Prior to the 103rd General Assembly, the compensation provided
for in this Section to be paid per year to members of the
General Assembly, including the additional sums payable per
year to officers of the General Assembly shall be paid in 12
equal monthly installments. The first such installment is
payable on January 31, 1977. All subsequent equal monthly
installments are payable on the last working day of the month.
Prior to the 103rd General Assembly, a member who has held
office any part of a month is entitled to compensation for an
entire month.
    Beginning with the 103rd General Assembly, the
compensation provided for in this Section to be paid per year
to members of the General Assembly, including additional sums
payable per year to officers of the General Assembly, shall be
paid bi-monthly. Members who resign before completing the
entire term in office shall be compensated on a prorated
basis. Members completing the term of a vacancy shall be
compensated on a prorated basis.
    Mileage shall be paid at the rate of 20 cents per mile
before January 9, 1985, and at the mileage allowance rate in
effect under regulations promulgated pursuant to 5 U.S.C.

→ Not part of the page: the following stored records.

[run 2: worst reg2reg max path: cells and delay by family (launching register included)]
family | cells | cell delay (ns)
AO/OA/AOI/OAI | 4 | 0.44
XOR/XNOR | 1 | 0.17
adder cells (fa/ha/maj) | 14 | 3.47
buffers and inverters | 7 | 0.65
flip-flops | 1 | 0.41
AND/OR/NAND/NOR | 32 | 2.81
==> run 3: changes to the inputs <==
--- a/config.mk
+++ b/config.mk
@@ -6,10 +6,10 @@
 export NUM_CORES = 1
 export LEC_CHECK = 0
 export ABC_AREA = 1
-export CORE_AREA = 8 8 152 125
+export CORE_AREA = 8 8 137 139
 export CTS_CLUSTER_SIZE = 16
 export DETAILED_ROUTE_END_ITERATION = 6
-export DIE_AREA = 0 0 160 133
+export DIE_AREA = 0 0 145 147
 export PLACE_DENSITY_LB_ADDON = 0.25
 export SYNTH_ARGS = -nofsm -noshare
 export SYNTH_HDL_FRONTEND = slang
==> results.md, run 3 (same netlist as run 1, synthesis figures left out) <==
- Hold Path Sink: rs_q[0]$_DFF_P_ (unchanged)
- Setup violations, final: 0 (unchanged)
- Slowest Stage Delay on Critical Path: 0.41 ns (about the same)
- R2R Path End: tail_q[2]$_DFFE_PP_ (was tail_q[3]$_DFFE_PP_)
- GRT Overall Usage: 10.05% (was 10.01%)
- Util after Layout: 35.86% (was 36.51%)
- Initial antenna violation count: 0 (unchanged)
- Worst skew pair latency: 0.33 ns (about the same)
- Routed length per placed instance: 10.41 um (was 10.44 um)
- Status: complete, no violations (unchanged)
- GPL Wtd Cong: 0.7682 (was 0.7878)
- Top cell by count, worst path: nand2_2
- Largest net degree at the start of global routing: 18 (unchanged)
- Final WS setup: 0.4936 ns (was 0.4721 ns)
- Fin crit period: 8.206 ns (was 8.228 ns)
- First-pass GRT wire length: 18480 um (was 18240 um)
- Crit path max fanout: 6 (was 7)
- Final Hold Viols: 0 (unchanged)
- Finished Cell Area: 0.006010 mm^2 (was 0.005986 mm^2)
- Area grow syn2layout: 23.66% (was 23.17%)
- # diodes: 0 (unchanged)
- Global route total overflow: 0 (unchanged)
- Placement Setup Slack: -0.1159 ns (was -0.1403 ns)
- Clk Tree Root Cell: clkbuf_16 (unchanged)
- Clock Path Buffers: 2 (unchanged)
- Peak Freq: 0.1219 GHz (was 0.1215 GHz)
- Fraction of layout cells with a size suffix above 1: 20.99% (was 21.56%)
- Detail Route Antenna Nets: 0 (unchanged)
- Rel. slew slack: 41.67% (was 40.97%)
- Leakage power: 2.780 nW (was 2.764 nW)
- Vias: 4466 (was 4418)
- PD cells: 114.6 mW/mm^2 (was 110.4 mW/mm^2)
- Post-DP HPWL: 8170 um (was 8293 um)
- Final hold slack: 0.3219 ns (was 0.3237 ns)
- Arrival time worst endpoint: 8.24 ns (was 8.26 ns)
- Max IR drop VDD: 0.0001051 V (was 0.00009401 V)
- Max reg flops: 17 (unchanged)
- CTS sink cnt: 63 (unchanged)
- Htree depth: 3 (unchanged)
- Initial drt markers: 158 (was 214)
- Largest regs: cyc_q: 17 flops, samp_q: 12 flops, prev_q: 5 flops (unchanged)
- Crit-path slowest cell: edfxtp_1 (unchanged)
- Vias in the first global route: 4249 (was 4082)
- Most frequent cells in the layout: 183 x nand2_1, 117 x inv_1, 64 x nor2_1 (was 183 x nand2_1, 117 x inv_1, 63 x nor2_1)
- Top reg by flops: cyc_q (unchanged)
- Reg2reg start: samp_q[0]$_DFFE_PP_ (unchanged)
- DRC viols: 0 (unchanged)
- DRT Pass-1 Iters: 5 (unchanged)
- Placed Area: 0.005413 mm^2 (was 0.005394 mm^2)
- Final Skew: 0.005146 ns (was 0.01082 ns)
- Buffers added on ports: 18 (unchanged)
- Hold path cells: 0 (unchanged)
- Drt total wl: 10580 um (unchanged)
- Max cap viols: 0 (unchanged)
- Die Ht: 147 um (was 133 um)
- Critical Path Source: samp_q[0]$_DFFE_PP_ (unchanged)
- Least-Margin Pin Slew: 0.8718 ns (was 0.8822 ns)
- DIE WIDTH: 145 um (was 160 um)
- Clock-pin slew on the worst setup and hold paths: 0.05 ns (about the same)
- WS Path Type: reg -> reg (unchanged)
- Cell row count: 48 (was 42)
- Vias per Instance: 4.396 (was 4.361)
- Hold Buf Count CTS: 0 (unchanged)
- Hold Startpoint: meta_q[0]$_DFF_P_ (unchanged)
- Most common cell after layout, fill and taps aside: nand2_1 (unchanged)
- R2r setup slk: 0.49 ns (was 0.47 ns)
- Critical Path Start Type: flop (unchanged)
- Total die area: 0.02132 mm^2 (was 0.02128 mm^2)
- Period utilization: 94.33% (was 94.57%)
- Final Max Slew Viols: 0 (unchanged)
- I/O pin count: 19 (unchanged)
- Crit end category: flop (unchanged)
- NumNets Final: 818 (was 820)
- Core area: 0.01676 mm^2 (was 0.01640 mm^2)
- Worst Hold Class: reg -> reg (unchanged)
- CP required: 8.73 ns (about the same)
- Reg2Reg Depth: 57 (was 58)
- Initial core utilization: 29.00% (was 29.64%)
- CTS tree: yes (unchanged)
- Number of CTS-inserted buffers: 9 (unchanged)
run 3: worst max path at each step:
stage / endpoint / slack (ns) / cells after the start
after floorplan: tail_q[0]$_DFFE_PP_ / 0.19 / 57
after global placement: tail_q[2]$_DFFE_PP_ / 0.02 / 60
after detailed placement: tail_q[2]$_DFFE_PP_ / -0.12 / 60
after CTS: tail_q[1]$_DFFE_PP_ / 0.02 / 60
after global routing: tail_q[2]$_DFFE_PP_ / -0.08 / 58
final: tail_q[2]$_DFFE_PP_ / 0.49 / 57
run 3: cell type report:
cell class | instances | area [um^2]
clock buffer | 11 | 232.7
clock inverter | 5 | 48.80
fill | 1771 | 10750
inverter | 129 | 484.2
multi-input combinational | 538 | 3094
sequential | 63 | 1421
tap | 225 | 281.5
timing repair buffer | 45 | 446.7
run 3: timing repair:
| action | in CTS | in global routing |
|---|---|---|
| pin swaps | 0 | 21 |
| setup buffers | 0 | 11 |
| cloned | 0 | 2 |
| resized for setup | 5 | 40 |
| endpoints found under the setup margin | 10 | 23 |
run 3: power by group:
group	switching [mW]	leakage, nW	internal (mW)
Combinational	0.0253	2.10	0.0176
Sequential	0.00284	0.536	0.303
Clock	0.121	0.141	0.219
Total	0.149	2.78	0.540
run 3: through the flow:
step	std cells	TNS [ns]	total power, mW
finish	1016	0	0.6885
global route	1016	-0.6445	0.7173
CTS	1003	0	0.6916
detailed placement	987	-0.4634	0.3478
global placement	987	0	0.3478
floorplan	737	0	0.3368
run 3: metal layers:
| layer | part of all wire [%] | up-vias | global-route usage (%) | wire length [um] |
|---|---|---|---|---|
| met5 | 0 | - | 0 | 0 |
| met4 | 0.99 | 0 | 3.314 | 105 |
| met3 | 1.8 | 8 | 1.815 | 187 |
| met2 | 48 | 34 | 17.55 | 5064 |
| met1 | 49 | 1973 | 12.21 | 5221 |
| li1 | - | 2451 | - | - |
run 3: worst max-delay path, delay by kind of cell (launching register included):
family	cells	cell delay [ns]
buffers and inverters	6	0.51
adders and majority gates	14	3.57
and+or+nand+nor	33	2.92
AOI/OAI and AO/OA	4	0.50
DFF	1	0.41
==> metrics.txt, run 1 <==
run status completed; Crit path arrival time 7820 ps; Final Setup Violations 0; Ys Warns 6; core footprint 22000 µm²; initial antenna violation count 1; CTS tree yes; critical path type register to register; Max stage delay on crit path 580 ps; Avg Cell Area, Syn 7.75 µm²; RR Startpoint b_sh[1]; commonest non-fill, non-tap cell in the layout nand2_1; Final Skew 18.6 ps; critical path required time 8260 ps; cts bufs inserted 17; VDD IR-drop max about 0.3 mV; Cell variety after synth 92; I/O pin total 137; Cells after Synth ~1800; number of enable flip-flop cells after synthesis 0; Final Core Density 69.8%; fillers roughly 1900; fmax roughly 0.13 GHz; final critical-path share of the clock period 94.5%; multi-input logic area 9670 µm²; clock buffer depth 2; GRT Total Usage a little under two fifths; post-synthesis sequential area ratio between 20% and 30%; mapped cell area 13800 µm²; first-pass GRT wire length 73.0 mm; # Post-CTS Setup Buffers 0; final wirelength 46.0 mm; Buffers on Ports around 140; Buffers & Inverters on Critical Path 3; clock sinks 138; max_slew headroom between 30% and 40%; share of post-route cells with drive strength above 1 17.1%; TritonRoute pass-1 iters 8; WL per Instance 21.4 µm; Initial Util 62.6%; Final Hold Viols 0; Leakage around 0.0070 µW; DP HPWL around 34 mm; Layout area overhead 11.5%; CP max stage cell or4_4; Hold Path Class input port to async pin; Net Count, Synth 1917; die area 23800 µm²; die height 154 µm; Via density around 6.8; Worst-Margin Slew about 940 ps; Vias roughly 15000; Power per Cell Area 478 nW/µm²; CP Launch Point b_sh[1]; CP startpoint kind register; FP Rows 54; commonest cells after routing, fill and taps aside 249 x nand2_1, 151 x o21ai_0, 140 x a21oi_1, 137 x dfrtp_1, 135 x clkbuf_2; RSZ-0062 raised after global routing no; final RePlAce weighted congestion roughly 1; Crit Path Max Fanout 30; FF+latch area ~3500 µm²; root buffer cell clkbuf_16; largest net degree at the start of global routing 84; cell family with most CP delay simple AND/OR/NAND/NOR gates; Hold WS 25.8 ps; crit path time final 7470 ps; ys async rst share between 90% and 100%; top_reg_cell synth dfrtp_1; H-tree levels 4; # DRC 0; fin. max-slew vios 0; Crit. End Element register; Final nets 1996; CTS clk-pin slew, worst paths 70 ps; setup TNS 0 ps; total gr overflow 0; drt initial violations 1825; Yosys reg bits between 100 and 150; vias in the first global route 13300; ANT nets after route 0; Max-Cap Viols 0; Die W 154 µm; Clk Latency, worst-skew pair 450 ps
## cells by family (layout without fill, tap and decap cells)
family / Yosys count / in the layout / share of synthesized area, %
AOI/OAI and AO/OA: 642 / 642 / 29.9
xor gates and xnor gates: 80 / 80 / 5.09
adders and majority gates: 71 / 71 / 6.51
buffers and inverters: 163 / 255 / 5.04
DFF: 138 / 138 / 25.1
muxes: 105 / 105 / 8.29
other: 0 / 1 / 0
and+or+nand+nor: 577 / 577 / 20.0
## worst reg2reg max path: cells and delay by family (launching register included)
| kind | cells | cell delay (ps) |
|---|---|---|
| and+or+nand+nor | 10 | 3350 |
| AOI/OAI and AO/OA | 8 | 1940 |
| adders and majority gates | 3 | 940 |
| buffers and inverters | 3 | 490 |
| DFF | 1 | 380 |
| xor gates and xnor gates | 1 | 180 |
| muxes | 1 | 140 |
--- config.mk ---
export PLATFORM = sky130hd
export DESIGN_NAME = snn_input_loader
export DESIGN_NICKNAME = d
export VERILOG_FILES = /design/src/rtl/snn_input_loader.sv
export SDC_FILE = /design/constraint.sdc
export NUM_CORES = 1
export LEC_CHECK = 0
export ABC_AREA = 0
export CORE_MARGIN = 2
export CORE_UTILIZATION = 51
export DETAILED_ROUTE_END_ITERATION = 12
export MAX_ROUTING_LAYER = met4
export PLACE_DENSITY = 0.84
export REMOVE_ABC_BUFFERS = 1
export SYNTH_ARGS = -nofsm -noshare
export SYNTH_HDL_FRONTEND = slang
export SYNTH_SLANG_ARGS = --single-unit
--- constraint.sdc ---
create_clock -name clk -period 3.24 [get_ports clk]
set_input_delay 0.324 -clock clk [delete_from_list [all_inputs] [get_ports clk]]
set_output_delay 0.324 -clock clk [all_outputs]
set_load 0.03 [all_outputs]
--- src/rtl/snn_input_loader.sv ---
// snn_input_loader: unpacks UART image frames into the 784x1 input-unit RAM, then kicks the SNN core.
// Optional inter-byte timeout resync is built when SNN_LOADER_TIMEOUT_EN is defined.
module snn_input_loader #(
    parameter int unsigned NUM_PIX        = 784,
    parameter logic [19:0] TIMEOUT_CYCLES = 20'd1_000_000
) (
    input  logic       clk,
    input  logic       rst_n,
    input  logic       rx_rdy,
    input  logic [7:0] rx_data,
    output logic       clr_rx_rdy,
    input  logic [9:0] core_addr,
    input  logic       core_done,
    input  logic [3:0] core_digit,
    output logic [9:0] ram_addr,
    output logic       ram_d,
    output logic       ram_we,
    output logic       start,
    output logic       busy,
    output logic [3:0] digit,
    output logic       digit_vld,
    output logic       frame_err
);
    localparam logic [9:0] LAST_PIX = 10'(NUM_PIX - 1);

    typedef enum logic [1:0] {
        WAIT_BYTE,
        SHIFT,
        START,
        WAIT_CORE
    } state_t;

    state_t     state, state_nxt;
    logic [7:0] shreg;
    logic [2:0] bit_cnt;
    logic [9:0] pix_cnt;
    logic       timeout;

    always_ff @(posedge clk or negedge rst_n) begin
        if (!rst_n) begin
            state <= WAIT_BYTE;
        end else begin
            state <= state_nxt;
        end
    end

    always_comb begin
        state_nxt  = state;
        clr_rx_rdy = 1'b0;
        ram_we     = 1'b0;
        ram_d      = 1'b0;
        ram_addr   = pix_cnt;
        start      = 1'b0;
        case (state)
            WAIT_BYTE: begin
                // gated by rst_n so the strobe stays low while reset is held
                if (rx_rdy && rst_n) begin
                    clr_rx_rdy = 1'b1;
                    state_nxt  = SHIFT;
                end
            end
            SHIFT: begin
                ram_we = 1'b1;
                ram_d  = shreg[0];
                if (bit_cnt == 3'd7) begin
                    state_nxt = (pix_cnt == LAST_PIX) ? START : WAIT_BYTE;
                end
            end
            START: begin
                start     = 1'b1;
                ram_addr  = core_addr;
                state_nxt = WAIT_CORE;
            end
            WAIT_CORE: begin
                ram_addr = core_addr;
                if (core_done) begin
                    state_nxt = WAIT_BYTE;
                end
            end
            default: state_nxt = WAIT_BYTE;
        endcase
    end

    always_ff @(posedge clk or negedge rst_n) begin
        if (!rst_n) begin
            shreg     <= '0;
            bit_cnt   <= '0;
            pix_cnt   <= '0;
            busy      <= 1'b0;
            digit     <= '0;
            digit_vld <= 1'b0;
        end else begin
            digit_vld <= 1'b0;
            case (state)
                WAIT_BYTE: begin
                    if (clr_rx_rdy) begin
                        shreg   <= rx_data;
                        bit_cnt <= '0;
                        busy    <= 1'b1;
                    end else if (timeout) begin
                        pix_cnt <= '0;
                        busy    <= 1'b0;
                    end
                end
                SHIFT: begin
                    shreg   <= {1'b0, shreg[7:1]};
                    pix_cnt <= pix_cnt + 10'd1;
                    bit_cnt <= bit_cnt + 3'd1;
                end
                START: begin
                    pix_cnt <= '0;
                end
                WAIT_CORE: begin
                    if (core_done) begin
                        digit     <= core_digit;
                        digit_vld <= 1'b1;
                        busy      <= 1'b0;
                    end
                end
                default: ;
            endcase
        end
    end

`ifdef SNN_LOADER_TIMEOUT_EN
    logic [19:0] gap_cnt;
    logic        gap_run;

    assign gap_run = (state == WAIT_BYTE) && !clr_rx_rdy && (pix_cnt != '0);
    assign timeout = gap_run && (gap_cnt == TIMEOUT_CYCLES - 20'd1);

    always_ff @(posedge clk or negedge rst_n) begin
        if (!rst_n) begin
            gap_cnt   <= '0;
            frame_err <= 1'b0;
        end else begin
            frame_err <= timeout;
            if (gap_run && !timeout) begin
                gap_cnt <= gap_cnt + 20'd1;
            end else begin
                gap_cnt <= '0;
            end
        end
    end
`else
    logic unused_timeout;

    assign timeout        = 1'b0;
    assign frame_err      = 1'b0;
    assign unused_timeout = ^TIMEOUT_CYCLES;
`endif

endmodule
; ---- Yosys cells after proc, flatten, opt, wreduce, memory -nomap -nowiden
; Cells that the tools add are included.
[classes]
addsub = 2
n_eq_ne = 9
muxes = 21
reduce_logical = 10
[op_table]
columns = operator, n
row1 = case mux 10 bit (2 select lines), 1
row2 = case mux 8 bit (2 select lines), 1
row3 = adder 10 x 1 -> 10 bit (second input constant), 1
row4 = == test 10 bit (second input constant), 1
row5 = two-way mux 10 bit, 1
row6 = two-way mux 1 bit, 9
row7 = two-way mux 2 bit, 4
row8 = two-way mux 8 bit, 1
row9 = != test 2 bit (second input constant), 4
row10 = case mux 2 bit (4 select lines), 1
row11 = case mux 3 bit (2 select lines), 1
row12 = AND reduction 3 bit, 2
row13 = nonzero test 2 bit, 3
row14 = == test 2 bit (second input constant), 2
row15 = AND reduction 2 bit, 2
row16 = adder 3 x 1 -> 3 bit (second input constant), 1
row17 = == test 3 bit (second input constant), 1
row18 = two-way mux 3 bit, 1
row19 = == test 2 x 1 -> 1 bit (second input constant), 1
row20 = logical NOT 2 bit, 1
row21 = case mux 1 bit (2 select lines), 1
row22 = OR reduction 2 bit, 1
row23 = logical AND 1 bit, 1
[totals]
regBits = 29
word_cells = 49

; ---- Logic depth before layout (Yosys ltp)
[logic_depth]
depth_word = 5
ltp_mapped = 7

; ---- Worst setup path before layout
; No wires, ideal clock.
[synth_timing]
path_kind = reg2reg
start = reg (tool-made name)
end = reg shreg[4]
t_arrival_ps = 1943
required_ps = 3112
slack_ps = 1169
path_stages_with_launch = 7
n_path_buf = 2
cell_sequence = dfrtp_1 inv_1 ha_1 buf_2 clkbuf_1 mux2_2 mux2_1
[synth_lines]
columns = item, line
row1 = to (signal assigned), 97  ; shreg <= rx_data;
row2 = to (signal assigned), 106  ; shreg <= {1'b0, shreg[7:1]};
row3 = to (decl), 34  ; logic [7:0] shreg;

; ---- Final worst setup path
[layout_timing]
start = reg state[0]
end = out ram_addr[9]
[layout_via]
elab_chain_cells = 3
elab_cells_between_ends = 4
classes_between = eq/ne (2) / mux (1) / reduce/logical (1)
[layout_rtl]
columns = item, line
row1 = from (decl), 33  ; state_t state, state_nxt;
row2 = from (signal assigned), 43  ; state <= state_nxt;
row3 = == test 2 bit, 54  ; case (state)
row4 = OR reduction 2 bit (no line) *, --
row5 = two-way mux 10 bit *, 54
row6 = to (decl), 15  ; output logic [9:0] ram_addr,
; Mark *: on every way between the ends. The rest lies on a longest branch, timed or not.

5707(b)(2) beginning January 9, 1985, for the number of actual
highway miles necessarily and conveniently traveled by the
most feasible route to be present upon convening of the
sessions of the General Assembly by such member in each and
every trip during each session in going to and returning from
the seat of government, to be computed by the Comptroller. A
member traveling by public transportation for such purposes,
however, shall be paid his actual cost of that transportation
instead of on the mileage rate if his cost of public
transportation exceeds the amount to which he would be
entitled on a mileage basis. No member may be paid, whether on
a mileage basis or for actual costs of public transportation,
for more than one such trip for each week the General Assembly
is actually in session. Each member shall also receive an
allowance of $36 per day for lodging and meals while in
attendance at sessions of the General Assembly before January
9, 1985; beginning January 9, 1985, such food and lodging
allowance shall be equal to the amount per day permitted to be
deducted for such expenses under the Internal Revenue Code;
however, beginning May 31, 1995, no allowance for food and
lodging while in attendance at sessions is authorized for
periods of time after the last day in May of each calendar
year, except (i) if the General Assembly is convened in
special session by either the Governor or the presiding
officers of both houses, as provided by subsection (b) of
Section 5 of Article IV of the Illinois Constitution or (ii) if
the General Assembly is convened to consider bills vetoed,
item vetoed, reduced, or returned with specific
recommendations for change by the Governor as provided in
Section 9 of Article IV of the Illinois Constitution. For
fiscal year 2011 and for session days in fiscal years 2012,
2013, 2014, 2015, 2016, 2017, 2018, and 2019 only (i) the
allowance for lodging and meals is $111 per day and (ii)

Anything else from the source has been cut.